> _Directions for this task_
Lines holding the word "goes" are the ones to copy from the data below.

[Collected data entries]
○ ○ ○

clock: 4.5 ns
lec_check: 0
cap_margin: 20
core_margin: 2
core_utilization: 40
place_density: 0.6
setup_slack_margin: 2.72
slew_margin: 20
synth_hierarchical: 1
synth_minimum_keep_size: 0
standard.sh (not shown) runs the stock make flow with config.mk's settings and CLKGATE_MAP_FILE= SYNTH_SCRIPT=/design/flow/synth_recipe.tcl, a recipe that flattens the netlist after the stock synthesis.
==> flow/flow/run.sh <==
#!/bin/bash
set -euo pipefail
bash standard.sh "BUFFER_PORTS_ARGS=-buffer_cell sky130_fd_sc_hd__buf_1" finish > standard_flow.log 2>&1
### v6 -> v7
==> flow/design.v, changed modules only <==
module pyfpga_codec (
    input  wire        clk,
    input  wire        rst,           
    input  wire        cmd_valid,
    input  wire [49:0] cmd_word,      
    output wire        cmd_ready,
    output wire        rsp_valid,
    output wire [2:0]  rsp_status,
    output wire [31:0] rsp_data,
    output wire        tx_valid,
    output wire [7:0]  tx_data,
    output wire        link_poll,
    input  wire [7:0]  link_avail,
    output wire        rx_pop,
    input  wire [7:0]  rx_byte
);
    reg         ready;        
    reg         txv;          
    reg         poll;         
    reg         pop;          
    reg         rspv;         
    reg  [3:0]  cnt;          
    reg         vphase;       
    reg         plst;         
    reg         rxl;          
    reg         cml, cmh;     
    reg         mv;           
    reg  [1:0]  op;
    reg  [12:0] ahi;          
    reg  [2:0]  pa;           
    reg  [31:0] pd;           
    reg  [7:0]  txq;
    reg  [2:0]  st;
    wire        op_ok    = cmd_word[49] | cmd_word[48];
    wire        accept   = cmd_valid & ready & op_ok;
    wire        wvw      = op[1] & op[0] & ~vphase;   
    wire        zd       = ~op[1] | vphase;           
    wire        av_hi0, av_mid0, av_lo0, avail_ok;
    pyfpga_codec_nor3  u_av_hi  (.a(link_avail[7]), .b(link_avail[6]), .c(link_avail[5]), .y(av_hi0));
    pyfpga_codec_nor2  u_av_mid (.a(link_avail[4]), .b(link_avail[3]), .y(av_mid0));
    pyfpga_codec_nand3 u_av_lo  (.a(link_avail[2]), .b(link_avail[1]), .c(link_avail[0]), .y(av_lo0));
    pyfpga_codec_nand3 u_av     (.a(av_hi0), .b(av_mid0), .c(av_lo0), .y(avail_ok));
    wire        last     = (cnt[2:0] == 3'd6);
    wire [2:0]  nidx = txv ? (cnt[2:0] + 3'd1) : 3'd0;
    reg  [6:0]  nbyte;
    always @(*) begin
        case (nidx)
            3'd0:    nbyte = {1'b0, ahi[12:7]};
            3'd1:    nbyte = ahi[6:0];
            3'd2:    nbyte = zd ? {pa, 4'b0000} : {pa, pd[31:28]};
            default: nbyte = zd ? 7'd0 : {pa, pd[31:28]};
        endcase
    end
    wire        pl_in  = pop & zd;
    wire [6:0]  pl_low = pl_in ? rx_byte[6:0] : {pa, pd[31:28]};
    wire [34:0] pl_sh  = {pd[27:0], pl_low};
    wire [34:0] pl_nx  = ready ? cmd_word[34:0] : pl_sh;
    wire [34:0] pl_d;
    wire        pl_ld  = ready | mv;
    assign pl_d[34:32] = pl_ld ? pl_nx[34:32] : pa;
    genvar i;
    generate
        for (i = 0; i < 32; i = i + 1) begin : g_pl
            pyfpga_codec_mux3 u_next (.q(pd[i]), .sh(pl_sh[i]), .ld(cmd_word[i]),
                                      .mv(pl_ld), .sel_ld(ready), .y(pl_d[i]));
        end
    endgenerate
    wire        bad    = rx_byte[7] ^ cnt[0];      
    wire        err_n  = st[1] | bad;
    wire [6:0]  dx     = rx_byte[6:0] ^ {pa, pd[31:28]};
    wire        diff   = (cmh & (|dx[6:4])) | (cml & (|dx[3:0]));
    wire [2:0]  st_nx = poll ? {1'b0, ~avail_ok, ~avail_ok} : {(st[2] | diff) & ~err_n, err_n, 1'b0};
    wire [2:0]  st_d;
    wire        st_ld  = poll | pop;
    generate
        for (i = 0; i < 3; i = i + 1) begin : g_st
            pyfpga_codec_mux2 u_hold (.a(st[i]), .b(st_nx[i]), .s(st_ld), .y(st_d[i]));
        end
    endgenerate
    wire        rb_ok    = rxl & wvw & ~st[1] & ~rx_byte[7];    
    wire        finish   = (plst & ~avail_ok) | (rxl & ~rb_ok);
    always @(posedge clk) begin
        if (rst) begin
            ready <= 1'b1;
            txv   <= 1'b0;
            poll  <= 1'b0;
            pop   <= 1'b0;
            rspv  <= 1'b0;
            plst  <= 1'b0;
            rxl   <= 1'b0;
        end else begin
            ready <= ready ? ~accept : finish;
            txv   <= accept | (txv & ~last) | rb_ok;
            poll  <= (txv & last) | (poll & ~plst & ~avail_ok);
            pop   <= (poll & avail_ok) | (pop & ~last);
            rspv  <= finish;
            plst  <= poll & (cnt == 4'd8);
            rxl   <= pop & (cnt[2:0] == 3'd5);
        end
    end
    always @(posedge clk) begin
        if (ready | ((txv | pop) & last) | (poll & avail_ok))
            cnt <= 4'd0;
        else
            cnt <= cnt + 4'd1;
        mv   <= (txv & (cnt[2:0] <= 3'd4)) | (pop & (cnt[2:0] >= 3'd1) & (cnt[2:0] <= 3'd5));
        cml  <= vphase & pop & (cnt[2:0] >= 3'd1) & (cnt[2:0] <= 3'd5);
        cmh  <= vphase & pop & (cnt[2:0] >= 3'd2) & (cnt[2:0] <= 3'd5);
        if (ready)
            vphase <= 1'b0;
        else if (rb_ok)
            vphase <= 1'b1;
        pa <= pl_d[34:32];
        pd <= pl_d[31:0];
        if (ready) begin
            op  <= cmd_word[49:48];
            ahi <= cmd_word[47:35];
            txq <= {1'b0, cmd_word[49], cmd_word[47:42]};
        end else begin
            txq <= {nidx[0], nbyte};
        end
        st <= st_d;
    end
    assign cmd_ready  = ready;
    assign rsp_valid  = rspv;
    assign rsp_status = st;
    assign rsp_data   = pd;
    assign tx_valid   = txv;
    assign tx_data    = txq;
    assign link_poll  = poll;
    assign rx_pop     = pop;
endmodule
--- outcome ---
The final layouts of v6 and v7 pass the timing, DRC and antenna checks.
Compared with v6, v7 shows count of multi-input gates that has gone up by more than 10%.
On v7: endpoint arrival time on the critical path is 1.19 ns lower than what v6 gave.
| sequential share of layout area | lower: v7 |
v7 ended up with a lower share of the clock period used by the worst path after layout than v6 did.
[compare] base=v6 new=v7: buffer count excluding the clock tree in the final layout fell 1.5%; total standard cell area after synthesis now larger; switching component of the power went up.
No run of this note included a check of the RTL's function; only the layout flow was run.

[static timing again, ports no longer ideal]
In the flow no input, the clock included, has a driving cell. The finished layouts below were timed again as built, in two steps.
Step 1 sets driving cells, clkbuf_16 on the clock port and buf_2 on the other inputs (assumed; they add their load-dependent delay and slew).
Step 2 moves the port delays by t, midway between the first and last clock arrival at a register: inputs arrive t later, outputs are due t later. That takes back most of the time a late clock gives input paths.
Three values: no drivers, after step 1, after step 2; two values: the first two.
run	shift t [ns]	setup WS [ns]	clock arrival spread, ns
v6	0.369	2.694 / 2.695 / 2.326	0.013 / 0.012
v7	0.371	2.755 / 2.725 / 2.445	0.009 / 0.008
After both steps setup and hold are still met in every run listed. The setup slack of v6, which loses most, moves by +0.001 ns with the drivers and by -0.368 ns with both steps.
This design comes from an exercise in tuning for small area, a short achievable clock period and few clock cycles on the open sky130 flow, not from production work. No activity file was given, so power comes from the tool's default toggle rates.

==> flow/design.v (excerpt) <==
module crc16mb (
    input  wire        clk,
    input  wire        rst,         
    input  wire        swap_en,     
    input  wire        zp_guard,    
    input  wire        cmd_valid,
    output wire        cmd_ready,
    input  wire [11:0] cmd,
    output reg         rsp_valid,
    output reg  [3:0]  rsp_st,
    output reg  [31:0] rsp_dout
);
For scale: ~1,900 cells after synthesis, roughly 55 I/O pins, ~20,000 um^2 of cells after synthesis.
clock: 13.0 ns
lec_check: 0
cap_margin: 20
core_margin: 2
core_utilization: 60
place_density: 0.7
slew_margin: 20
run.sh (not shown) runs the stock make flow with config.mk's settings and CLKGATE_MAP_FILE= SYNTH_SCRIPT=/design/flow/synth_recipe.tcl, a recipe that flattens the netlist after the stock synthesis.
The baseline completed with no timing, DRC or antenna violations.
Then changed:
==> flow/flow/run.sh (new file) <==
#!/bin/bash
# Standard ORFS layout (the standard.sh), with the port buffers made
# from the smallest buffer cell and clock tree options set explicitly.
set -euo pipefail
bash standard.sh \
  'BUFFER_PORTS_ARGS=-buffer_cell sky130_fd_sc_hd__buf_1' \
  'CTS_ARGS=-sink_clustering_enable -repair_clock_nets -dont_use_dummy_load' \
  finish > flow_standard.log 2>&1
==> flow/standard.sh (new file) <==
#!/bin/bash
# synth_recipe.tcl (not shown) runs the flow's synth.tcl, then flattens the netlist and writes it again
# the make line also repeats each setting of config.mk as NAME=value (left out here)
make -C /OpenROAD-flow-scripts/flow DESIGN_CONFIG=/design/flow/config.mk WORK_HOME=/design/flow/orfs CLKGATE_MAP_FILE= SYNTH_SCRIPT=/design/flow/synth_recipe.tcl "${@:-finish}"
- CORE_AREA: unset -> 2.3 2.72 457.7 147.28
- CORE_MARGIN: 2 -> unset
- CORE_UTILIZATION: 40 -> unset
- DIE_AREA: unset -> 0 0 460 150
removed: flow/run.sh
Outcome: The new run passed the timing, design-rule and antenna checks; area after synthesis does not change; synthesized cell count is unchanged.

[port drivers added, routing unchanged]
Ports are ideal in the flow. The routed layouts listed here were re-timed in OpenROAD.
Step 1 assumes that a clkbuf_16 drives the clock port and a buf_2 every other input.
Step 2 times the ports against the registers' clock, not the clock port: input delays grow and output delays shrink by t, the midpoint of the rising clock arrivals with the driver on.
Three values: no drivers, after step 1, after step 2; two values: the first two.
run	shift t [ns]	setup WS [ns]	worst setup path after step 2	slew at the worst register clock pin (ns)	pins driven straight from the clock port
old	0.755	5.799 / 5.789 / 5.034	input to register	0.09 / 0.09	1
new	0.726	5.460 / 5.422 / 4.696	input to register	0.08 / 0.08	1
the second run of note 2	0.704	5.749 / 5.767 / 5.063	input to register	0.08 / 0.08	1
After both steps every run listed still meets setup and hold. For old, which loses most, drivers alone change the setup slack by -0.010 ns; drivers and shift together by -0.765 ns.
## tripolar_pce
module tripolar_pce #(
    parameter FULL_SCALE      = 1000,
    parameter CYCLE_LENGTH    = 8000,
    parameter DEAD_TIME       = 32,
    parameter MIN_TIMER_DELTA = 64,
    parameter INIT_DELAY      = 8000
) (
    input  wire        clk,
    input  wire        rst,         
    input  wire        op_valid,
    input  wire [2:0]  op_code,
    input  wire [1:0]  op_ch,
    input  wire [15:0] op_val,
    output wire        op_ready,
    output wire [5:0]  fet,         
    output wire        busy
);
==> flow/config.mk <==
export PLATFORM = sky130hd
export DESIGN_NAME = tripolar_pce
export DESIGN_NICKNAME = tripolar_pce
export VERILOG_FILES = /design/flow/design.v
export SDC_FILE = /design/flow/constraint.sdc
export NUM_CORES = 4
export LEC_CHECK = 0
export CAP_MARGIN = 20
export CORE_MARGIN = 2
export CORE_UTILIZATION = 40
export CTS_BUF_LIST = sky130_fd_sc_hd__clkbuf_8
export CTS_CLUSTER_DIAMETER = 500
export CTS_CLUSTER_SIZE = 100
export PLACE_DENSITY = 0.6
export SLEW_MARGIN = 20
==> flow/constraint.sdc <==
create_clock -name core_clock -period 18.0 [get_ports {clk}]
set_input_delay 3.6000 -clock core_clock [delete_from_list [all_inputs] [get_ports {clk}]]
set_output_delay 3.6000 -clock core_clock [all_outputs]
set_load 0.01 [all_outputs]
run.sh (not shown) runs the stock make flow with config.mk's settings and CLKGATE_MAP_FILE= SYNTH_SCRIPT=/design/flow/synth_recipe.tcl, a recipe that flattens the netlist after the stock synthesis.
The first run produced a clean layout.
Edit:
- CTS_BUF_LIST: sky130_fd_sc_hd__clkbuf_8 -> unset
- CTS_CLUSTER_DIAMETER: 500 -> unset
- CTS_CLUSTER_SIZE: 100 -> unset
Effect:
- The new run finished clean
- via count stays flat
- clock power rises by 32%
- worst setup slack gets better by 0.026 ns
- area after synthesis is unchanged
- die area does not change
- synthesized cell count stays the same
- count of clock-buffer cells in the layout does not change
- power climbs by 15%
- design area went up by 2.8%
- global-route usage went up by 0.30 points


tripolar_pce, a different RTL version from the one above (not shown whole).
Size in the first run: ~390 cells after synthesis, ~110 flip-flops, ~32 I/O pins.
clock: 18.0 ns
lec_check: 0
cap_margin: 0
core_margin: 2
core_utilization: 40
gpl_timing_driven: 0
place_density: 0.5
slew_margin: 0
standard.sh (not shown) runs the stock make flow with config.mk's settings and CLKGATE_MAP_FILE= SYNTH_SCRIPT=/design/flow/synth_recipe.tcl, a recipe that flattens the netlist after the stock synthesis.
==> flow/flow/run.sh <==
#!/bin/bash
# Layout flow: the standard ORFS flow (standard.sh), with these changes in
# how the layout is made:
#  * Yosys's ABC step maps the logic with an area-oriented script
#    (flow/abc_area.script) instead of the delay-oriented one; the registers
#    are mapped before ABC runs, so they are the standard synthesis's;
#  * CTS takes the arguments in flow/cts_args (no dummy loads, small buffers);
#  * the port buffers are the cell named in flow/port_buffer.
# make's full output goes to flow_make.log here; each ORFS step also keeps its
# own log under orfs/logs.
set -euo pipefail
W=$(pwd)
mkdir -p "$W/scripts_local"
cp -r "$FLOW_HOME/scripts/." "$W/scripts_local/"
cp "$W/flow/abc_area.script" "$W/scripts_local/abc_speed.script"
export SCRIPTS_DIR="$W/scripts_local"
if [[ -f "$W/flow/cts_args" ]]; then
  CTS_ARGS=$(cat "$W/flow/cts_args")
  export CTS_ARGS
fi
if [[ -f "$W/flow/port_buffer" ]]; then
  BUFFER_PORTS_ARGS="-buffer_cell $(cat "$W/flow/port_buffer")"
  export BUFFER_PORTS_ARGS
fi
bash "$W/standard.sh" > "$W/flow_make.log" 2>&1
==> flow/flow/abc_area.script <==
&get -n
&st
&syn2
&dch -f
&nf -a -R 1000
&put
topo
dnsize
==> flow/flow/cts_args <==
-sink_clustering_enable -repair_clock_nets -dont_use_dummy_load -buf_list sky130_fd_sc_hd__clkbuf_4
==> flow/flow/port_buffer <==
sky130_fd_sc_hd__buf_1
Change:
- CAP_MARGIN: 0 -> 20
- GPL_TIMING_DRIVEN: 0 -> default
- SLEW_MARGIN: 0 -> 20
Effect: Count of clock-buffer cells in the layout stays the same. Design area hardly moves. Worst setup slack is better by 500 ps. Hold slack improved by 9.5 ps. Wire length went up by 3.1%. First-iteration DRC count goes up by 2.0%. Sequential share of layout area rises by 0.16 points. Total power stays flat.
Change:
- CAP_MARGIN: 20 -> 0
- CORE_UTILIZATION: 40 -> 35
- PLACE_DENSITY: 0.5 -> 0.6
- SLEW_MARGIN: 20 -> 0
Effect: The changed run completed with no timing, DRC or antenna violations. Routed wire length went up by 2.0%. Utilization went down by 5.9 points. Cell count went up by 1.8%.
This is an optimization exercise on Yosys and OpenROAD, whose aim is small area, not a production implementation.
Function was checked by simulation only, so behaviour that the tests miss may differ from the original.
Power and IR drop assume default switching activity. The clock port is modelled as an ideal driver; clocking choices that lean on that would not hold on a real chip.

==> flow/design.v <==
module upa_fd (
    input  wire        clk,
    input  wire        rst,             
    input  wire        rx_valid,
    input  wire [7:0]  rx_data,
    output reg         tx_valid,
    output reg  [7:0]  tx_data,
    output reg         busy,
    input  wire [15:0] enc,
    output reg         enc_reset,
    input  wire        btn_refresh,
    input  wire [7:0]  btn_in,
    input  wire        disp_stall,
    output reg         lcd_write_valid,
    output wire [7:0]  lcd_write_char,
    output reg         lcd_cursor_valid,
    output wire [2:0]  lcd_cursor_row,
    output wire [4:0]  lcd_cursor_col,
    output reg         lcd_clear_valid,
    output reg         led_valid,
    output wire [7:0]  led_mask,
    output reg         beep_valid,
    output wire [7:0]  beep_duration,
    output wire [15:0] beep_freq
);
    localparam [7:0]  INIT_BYTE  = 8'hFE;
    localparam [7:0]  POLL_BYTE  = 8'hFF;
    localparam [7:0]  WRITE8     = 8'h68;       
    localparam [7:0]  BEEP_DEFAULT_DURATION = 8'd100;
    localparam [15:0] BEEP_DEFAULT_FREQ     = 16'd2000;
    reg  [4:0]  toread;      
    reg         cur_f;       
    reg  [4:0]  head;
    reg  [4:0]  tail;
    reg  [7:0]  btn;
    reg         dvalid;
    reg  [64:0] dreg;        
    reg  [2:0]  cidx;        
    reg  [64:0] slot [0:31];
    wire [4:0] size     = head - tail;
    wire       is_empty = (head == tail);
    wire       is_full  = ((head + 5'd1) == tail);
    wire [2:0] b_op  = rx_data[7:5];
    wire [4:0] b_len = rx_data[4:0];
    wire       awaiting   = (toread == 5'd0);
    wire       cmd        = rx_valid && awaiting;
    wire       cmd_frame  = cmd && (b_op >= 3'd2) && (b_op <= 3'd6);
    wire       cmd_status = cmd && (b_op == 3'd1);
    wire       cmd_init   = cmd && (rx_data == INIT_BYTE);
    wire       cmd_poll   = cmd && (rx_data == POLL_BYTE);
    wire       data_byte  = rx_valid && !awaiting;
    wire       last_byte  = data_byte && (toread == 5'd1);
    wire complete = (cmd_frame && b_len == 5'd0) || cmd_init || last_byte;
    wire push = complete && !is_full;
    wire we_hi    = cmd_frame || cmd_init || (last_byte && cur_f);
    wire we_lo    = data_byte && !(last_byte && cur_f);
    wire f_in     = cmd ? (rx_data == WRITE8) : cur_f;
    wire [7:0] rx_n = ~rx_data;
    genvar s;
    generate
        for (s = 0; s < 32; s = s + 1) begin : g_slot
            wire sel = (head == s);
            always @(posedge clk) begin
                if (sel && we_hi)
                    slot[s][64:56] <= {!f_in, rx_n};
            end
            always @(posedge clk) begin
                if (sel && we_lo)
                    slot[s][55:0] <= {slot[s][47:0], rx_n};
            end
        end
    endgenerate
    wire [31:0] tsel_n = ~(32'd1 << tail);
    wire [64:0] rd;
    genvar c;
    generate
        for (c = 0; c < 65; c = c + 1) begin : g_rd
            wire [31:0] col;
            for (s = 0; s < 32; s = s + 1) begin : g_b
                assign col[s] = slot[s][c];
            end
            upa_fd_rcol u_col (.d(col), .ns(tsel_n), .q(rd[c]));
        end
    endgenerate
    wire       d_f   = dreg[64];
    wire [2:0] d_op  = dreg[63:61];
    wire [4:0] d_len = dreg[60:56];
    wire do_pop    = !disp_stall && !dvalid && !is_empty;
    wire do_exec   = !disp_stall && dvalid;
    wire init_exec = do_exec && !d_f && (d_op == 3'd7);
    wire write_ok  = d_f || (d_op == 3'd3 && d_len[4:3] == 2'b00 && d_len[2:0] != 3'd0);
    wire last_char = (cidx == {2'b00, !d_f});
    wire more_chars = write_ok && !last_char;
    always @(posedge clk) begin
        if (rst || init_exec) begin
            toread <= 5'd0;
            head   <= 5'd0;
            busy   <= 1'b0;
        end else if (rx_valid) begin
            if (awaiting) begin
                if (cmd_frame)
                    toread <= b_len;
                if (cmd_poll && is_empty)
                    busy <= 1'b0;
            end else begin
                toread <= toread - 5'd1;
            end
            if (push) begin
                head <= head + 5'd1;
                if (size >= 5'd21)
                    busy <= 1'b1;
            end
        end
    end
    always @(posedge clk) begin
        if (cmd)
            cur_f <= (rx_data == WRITE8);
    end
    always @(posedge clk) begin
        if (rst) begin
            tx_valid  <= 1'b0;
            enc_reset <= 1'b1;
        end else begin
            tx_valid  <= cmd_status && (b_len[4:2] == 3'd0) && (b_len[1:0] != 2'b11);
            enc_reset <= init_exec || (cmd_status && b_len == 5'd1);
        end
    end
    always @(posedge clk)
        tx_data <= b_len[0] ? enc[7:0] : (b_len[1] ? {3'b000, size} : btn);
    always @(posedge clk) begin
        if (rst || init_exec)
            btn <= 8'd0;
        else if (btn_refresh)
            btn <= btn_in;
    end
    always @(posedge clk) begin
        if (rst || init_exec) begin
            tail   <= 5'd0;
            dvalid <= 1'b0;
        end else if (do_pop) begin
            tail   <= tail + 5'd1;
            dvalid <= 1'b1;
        end else if (do_exec) begin
            if (!more_chars)
                dvalid <= 1'b0;
        end
    end
    always @(posedge clk) begin
        if (do_pop) begin
            dreg <= rd;
            cidx <= rd[64] ? 3'd7 : rd[58:56];
        end else if (do_exec) begin
            cidx <= cidx - 3'd1;
        end
    end
    always @(posedge clk) begin
        if (rst) begin
            lcd_write_valid  <= 1'b0;
            lcd_cursor_valid <= 1'b0;
            lcd_clear_valid  <= 1'b0;
            led_valid        <= 1'b0;
            beep_valid       <= 1'b0;
        end else begin
            lcd_write_valid  <= do_exec && write_ok;
            lcd_cursor_valid <= do_exec && !d_f && d_op == 3'd2 && d_len == 5'd1;
            lcd_clear_valid  <= do_exec && !d_f && d_op == 3'd4;
            led_valid        <= do_exec && !d_f && d_op == 3'd5 && d_len == 5'd1;
            beep_valid       <= do_exec && !d_f && d_op == 3'd6;
        end
    end
    wire beep_def = (d_len != 5'd3);
    assign lcd_write_char = dreg[8*cidx +: 8];
    assign lcd_cursor_row = dreg[7:5];
    assign lcd_cursor_col = dreg[4:0];
    assign led_mask       = dreg[7:0];
    assign beep_duration  = beep_def ? BEEP_DEFAULT_DURATION : dreg[23:16];
    assign beep_freq      = beep_def ? BEEP_DEFAULT_FREQ : dreg[15:0];
endmodule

○ ○ ○

> _Answer_
# make's full output goes to flow_make.log here; each ORFS step also keeps its
Effect: Count of clock-buffer cells in the layout stays the same. Design area hardly moves. Worst setup slack is better by 500 ps. Hold slack improved by 9.5 ps. Wire length went up by 3.1%. First-iteration DRC count goes up by 2.0%. Sequential share of layout area rises by 0.16 points. Total power stays flat.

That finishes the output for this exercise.